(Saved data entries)
──────

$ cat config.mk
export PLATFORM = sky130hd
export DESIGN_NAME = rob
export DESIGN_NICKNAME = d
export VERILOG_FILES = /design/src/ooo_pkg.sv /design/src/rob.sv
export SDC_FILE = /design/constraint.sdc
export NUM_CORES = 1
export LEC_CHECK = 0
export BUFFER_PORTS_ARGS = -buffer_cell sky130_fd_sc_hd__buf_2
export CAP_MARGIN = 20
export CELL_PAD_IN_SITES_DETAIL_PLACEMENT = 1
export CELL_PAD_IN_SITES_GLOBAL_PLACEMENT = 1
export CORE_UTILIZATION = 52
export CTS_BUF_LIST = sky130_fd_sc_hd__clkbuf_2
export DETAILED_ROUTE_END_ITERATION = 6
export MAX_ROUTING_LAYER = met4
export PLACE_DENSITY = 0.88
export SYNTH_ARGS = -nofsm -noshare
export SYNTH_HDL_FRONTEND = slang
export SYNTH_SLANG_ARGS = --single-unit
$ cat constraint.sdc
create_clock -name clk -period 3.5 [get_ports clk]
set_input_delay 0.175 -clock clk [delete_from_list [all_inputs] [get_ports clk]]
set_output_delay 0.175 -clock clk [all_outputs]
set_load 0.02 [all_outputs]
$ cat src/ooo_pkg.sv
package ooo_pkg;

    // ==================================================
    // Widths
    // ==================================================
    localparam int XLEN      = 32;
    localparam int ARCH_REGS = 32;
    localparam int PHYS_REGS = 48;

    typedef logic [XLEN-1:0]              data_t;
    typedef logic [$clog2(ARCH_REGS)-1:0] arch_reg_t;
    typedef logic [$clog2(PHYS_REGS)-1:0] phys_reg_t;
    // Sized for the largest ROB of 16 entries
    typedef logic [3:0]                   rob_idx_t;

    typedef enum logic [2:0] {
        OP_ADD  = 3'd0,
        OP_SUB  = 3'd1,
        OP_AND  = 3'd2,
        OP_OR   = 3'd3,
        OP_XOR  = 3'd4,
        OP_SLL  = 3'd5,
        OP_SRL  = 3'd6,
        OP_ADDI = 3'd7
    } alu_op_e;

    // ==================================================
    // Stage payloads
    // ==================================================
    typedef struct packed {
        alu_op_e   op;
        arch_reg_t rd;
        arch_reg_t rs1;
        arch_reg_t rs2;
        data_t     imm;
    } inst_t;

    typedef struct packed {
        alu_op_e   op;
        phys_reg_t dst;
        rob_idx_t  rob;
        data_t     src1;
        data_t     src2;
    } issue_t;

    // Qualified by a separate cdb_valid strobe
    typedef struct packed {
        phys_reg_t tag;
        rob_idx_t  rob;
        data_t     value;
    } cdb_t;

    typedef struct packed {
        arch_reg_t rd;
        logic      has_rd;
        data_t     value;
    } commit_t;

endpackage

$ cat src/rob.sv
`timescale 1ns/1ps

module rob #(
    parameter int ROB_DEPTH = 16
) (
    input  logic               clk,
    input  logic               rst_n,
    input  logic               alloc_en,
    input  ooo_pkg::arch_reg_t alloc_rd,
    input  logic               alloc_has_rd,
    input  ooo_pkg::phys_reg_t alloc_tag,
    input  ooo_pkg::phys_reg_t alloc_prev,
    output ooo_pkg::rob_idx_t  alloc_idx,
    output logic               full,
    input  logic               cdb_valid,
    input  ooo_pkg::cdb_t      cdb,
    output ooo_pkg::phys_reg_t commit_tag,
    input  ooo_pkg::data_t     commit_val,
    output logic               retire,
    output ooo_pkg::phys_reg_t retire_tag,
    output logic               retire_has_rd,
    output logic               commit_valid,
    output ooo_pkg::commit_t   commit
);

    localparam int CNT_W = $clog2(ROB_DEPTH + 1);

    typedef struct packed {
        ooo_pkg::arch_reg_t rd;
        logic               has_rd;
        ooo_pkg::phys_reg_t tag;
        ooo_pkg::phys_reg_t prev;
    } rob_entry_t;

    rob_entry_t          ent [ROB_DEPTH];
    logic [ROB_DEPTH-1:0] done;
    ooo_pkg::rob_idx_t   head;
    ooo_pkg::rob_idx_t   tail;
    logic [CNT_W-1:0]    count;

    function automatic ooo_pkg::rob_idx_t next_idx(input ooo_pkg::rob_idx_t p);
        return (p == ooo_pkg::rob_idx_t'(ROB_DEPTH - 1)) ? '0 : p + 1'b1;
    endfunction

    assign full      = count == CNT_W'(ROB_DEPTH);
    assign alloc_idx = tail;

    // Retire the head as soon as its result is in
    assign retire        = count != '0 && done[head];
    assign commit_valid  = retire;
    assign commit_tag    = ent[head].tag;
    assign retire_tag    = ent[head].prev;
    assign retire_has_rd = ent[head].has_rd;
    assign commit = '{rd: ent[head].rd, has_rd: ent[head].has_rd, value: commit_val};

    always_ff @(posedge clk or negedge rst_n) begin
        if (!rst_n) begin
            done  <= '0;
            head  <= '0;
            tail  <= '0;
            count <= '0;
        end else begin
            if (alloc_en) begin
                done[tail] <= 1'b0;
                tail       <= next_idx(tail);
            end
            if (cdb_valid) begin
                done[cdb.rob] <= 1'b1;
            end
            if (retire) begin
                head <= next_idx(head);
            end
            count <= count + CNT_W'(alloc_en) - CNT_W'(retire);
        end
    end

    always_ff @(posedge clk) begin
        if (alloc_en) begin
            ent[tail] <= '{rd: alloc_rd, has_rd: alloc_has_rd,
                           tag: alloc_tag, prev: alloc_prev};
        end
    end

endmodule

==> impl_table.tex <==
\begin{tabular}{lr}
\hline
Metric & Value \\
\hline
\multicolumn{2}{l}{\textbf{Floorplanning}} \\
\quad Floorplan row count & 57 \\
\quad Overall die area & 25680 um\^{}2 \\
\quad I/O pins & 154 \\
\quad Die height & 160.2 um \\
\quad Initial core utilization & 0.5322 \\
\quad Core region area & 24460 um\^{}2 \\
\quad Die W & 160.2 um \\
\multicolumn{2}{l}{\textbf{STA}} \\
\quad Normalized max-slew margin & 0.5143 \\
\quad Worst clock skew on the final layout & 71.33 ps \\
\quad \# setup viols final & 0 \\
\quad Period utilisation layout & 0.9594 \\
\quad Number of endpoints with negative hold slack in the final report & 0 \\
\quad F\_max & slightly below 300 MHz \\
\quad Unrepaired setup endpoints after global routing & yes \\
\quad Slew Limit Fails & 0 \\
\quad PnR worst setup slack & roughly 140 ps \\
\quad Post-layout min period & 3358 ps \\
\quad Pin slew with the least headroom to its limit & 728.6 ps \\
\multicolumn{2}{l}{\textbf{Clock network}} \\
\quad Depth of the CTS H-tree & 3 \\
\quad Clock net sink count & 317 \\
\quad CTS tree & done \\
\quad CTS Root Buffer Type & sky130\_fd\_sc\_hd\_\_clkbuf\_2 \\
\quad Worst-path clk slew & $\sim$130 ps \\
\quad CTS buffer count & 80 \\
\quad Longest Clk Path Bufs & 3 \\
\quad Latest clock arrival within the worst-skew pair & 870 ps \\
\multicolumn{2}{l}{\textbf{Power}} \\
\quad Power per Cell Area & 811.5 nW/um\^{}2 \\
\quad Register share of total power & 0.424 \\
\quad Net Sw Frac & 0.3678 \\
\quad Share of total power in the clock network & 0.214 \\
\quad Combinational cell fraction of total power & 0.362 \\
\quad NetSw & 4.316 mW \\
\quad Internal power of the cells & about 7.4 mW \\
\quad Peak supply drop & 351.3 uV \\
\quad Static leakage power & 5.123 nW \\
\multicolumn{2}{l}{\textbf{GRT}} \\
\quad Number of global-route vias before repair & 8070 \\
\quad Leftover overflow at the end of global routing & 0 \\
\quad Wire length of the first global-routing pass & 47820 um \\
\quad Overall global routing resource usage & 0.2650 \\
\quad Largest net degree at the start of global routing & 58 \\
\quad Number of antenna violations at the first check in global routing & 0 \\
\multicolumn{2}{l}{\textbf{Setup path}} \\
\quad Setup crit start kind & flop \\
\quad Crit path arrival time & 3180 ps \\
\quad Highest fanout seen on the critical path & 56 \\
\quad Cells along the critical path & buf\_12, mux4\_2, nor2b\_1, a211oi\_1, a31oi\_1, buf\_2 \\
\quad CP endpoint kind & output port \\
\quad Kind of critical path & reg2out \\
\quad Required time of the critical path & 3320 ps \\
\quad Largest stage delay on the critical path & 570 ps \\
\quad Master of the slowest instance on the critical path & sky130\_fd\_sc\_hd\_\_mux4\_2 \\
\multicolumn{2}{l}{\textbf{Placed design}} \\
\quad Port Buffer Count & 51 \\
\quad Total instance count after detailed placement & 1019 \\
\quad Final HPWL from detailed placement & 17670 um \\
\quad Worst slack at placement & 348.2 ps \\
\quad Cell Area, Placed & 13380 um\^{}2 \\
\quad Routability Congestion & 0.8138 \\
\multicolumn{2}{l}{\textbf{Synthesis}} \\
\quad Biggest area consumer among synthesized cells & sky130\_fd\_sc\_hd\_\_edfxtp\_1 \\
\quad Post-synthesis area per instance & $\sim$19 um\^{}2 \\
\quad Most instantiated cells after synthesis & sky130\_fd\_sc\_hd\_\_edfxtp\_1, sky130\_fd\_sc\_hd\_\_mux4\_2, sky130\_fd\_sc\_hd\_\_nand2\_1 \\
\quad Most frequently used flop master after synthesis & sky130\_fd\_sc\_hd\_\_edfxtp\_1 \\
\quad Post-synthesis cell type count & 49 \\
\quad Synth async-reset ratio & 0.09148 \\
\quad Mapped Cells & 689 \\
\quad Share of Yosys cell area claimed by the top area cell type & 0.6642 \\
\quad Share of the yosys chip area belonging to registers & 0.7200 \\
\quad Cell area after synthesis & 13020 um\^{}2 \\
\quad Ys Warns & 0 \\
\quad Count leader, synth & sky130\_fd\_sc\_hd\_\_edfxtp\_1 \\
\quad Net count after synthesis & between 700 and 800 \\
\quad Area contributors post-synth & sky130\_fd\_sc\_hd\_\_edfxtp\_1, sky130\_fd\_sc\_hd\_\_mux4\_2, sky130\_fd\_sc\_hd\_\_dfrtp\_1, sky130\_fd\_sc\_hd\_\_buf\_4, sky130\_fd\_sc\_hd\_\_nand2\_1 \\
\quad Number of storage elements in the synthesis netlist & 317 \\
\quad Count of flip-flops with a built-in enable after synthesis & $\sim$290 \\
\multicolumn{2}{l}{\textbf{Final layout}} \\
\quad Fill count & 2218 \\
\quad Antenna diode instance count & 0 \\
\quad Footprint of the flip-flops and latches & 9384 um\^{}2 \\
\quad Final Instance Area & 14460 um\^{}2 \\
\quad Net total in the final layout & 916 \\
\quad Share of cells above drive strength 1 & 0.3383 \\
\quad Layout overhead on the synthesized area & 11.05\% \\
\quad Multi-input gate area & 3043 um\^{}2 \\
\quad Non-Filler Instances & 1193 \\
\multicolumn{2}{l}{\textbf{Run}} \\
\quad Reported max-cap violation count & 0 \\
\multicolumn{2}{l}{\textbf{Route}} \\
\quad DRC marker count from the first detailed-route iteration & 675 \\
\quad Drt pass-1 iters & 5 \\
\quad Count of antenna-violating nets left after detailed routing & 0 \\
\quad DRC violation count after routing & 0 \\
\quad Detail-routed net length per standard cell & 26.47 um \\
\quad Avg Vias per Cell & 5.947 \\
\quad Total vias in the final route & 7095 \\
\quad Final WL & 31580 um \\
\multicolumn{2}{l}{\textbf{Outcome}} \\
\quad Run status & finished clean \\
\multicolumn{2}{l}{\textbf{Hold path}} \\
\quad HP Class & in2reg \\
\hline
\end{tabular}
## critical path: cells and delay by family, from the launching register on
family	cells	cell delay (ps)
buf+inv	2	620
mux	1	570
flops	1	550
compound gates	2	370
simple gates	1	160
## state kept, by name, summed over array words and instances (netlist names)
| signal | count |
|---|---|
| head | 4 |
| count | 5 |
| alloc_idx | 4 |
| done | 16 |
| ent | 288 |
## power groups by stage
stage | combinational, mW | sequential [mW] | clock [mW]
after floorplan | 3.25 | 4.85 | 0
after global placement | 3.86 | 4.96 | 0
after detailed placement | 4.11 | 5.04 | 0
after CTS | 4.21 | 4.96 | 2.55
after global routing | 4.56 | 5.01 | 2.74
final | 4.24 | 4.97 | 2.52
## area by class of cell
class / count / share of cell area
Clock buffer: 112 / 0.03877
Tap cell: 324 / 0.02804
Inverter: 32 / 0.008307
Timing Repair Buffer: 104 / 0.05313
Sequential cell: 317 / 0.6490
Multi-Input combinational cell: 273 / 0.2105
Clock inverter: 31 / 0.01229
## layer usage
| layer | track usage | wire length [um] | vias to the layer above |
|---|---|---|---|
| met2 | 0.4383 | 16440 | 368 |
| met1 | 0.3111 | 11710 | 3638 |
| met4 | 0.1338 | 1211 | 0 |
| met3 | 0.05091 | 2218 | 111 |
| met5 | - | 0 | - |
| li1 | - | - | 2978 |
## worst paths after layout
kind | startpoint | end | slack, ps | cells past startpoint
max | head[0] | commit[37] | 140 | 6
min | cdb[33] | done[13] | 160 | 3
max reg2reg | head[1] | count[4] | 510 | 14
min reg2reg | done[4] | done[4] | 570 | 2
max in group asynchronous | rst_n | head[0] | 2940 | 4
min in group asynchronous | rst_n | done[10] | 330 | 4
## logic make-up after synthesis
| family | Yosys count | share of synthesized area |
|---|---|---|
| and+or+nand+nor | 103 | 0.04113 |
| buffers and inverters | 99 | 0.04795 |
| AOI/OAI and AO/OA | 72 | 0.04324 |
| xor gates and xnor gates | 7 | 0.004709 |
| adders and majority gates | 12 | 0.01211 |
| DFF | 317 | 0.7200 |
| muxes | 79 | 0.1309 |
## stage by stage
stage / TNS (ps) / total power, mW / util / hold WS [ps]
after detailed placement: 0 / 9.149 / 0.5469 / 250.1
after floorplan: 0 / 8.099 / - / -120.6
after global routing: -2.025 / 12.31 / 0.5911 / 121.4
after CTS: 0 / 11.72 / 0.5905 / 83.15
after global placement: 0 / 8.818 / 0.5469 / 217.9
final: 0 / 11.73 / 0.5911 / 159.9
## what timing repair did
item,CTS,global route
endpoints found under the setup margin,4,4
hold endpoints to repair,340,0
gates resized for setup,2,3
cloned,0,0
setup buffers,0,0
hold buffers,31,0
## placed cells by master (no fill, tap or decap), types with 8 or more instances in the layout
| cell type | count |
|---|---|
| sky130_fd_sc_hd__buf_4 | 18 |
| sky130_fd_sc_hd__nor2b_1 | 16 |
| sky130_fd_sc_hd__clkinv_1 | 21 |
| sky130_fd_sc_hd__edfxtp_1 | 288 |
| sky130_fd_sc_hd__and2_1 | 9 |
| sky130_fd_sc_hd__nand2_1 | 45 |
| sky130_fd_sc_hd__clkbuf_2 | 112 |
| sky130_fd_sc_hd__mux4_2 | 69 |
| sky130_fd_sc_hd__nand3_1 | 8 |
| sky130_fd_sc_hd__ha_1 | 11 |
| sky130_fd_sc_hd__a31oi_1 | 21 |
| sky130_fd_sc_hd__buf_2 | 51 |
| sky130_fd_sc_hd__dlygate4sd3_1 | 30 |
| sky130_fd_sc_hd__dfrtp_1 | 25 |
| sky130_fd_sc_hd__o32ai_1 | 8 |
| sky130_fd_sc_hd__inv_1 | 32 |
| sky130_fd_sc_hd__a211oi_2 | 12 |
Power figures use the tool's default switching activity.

──────

(DESCRIPTION OF THE TASK)
Repeat only the lines above, from the first line of the entries through the line that contains "package ooo_pkg;", including both ends.

(FINAL ANSWER)
$ cat config.mk
export PLATFORM = sky130hd
export DESIGN_NAME = rob
export DESIGN_NICKNAME = d
export VERILOG_FILES = /design/src/ooo_pkg.sv /design/src/rob.sv
export SDC_FILE = /design/constraint.sdc
export NUM_CORES = 1
export LEC_CHECK = 0
export BUFFER_PORTS_ARGS = -buffer_cell sky130_fd_sc_hd__buf_2
export CAP_MARGIN = 20
export CELL_PAD_IN_SITES_DETAIL_PLACEMENT = 1
export CELL_PAD_IN_SITES_GLOBAL_PLACEMENT = 1
export CORE_UTILIZATION = 52
export CTS_BUF_LIST = sky130_fd_sc_hd__clkbuf_2
export DETAILED_ROUTE_END_ITERATION = 6
export MAX_ROUTING_LAYER = met4
export PLACE_DENSITY = 0.88
export SYNTH_ARGS = -nofsm -noshare
export SYNTH_HDL_FRONTEND = slang
export SYNTH_SLANG_ARGS = --single-unit
$ cat constraint.sdc
create_clock -name clk -period 3.5 [get_ports clk]
set_input_delay 0.175 -clock clk [delete_from_list [all_inputs] [get_ports clk]]
set_output_delay 0.175 -clock clk [all_outputs]
set_load 0.02 [all_outputs]
$ cat src/ooo_pkg.sv
package ooo_pkg;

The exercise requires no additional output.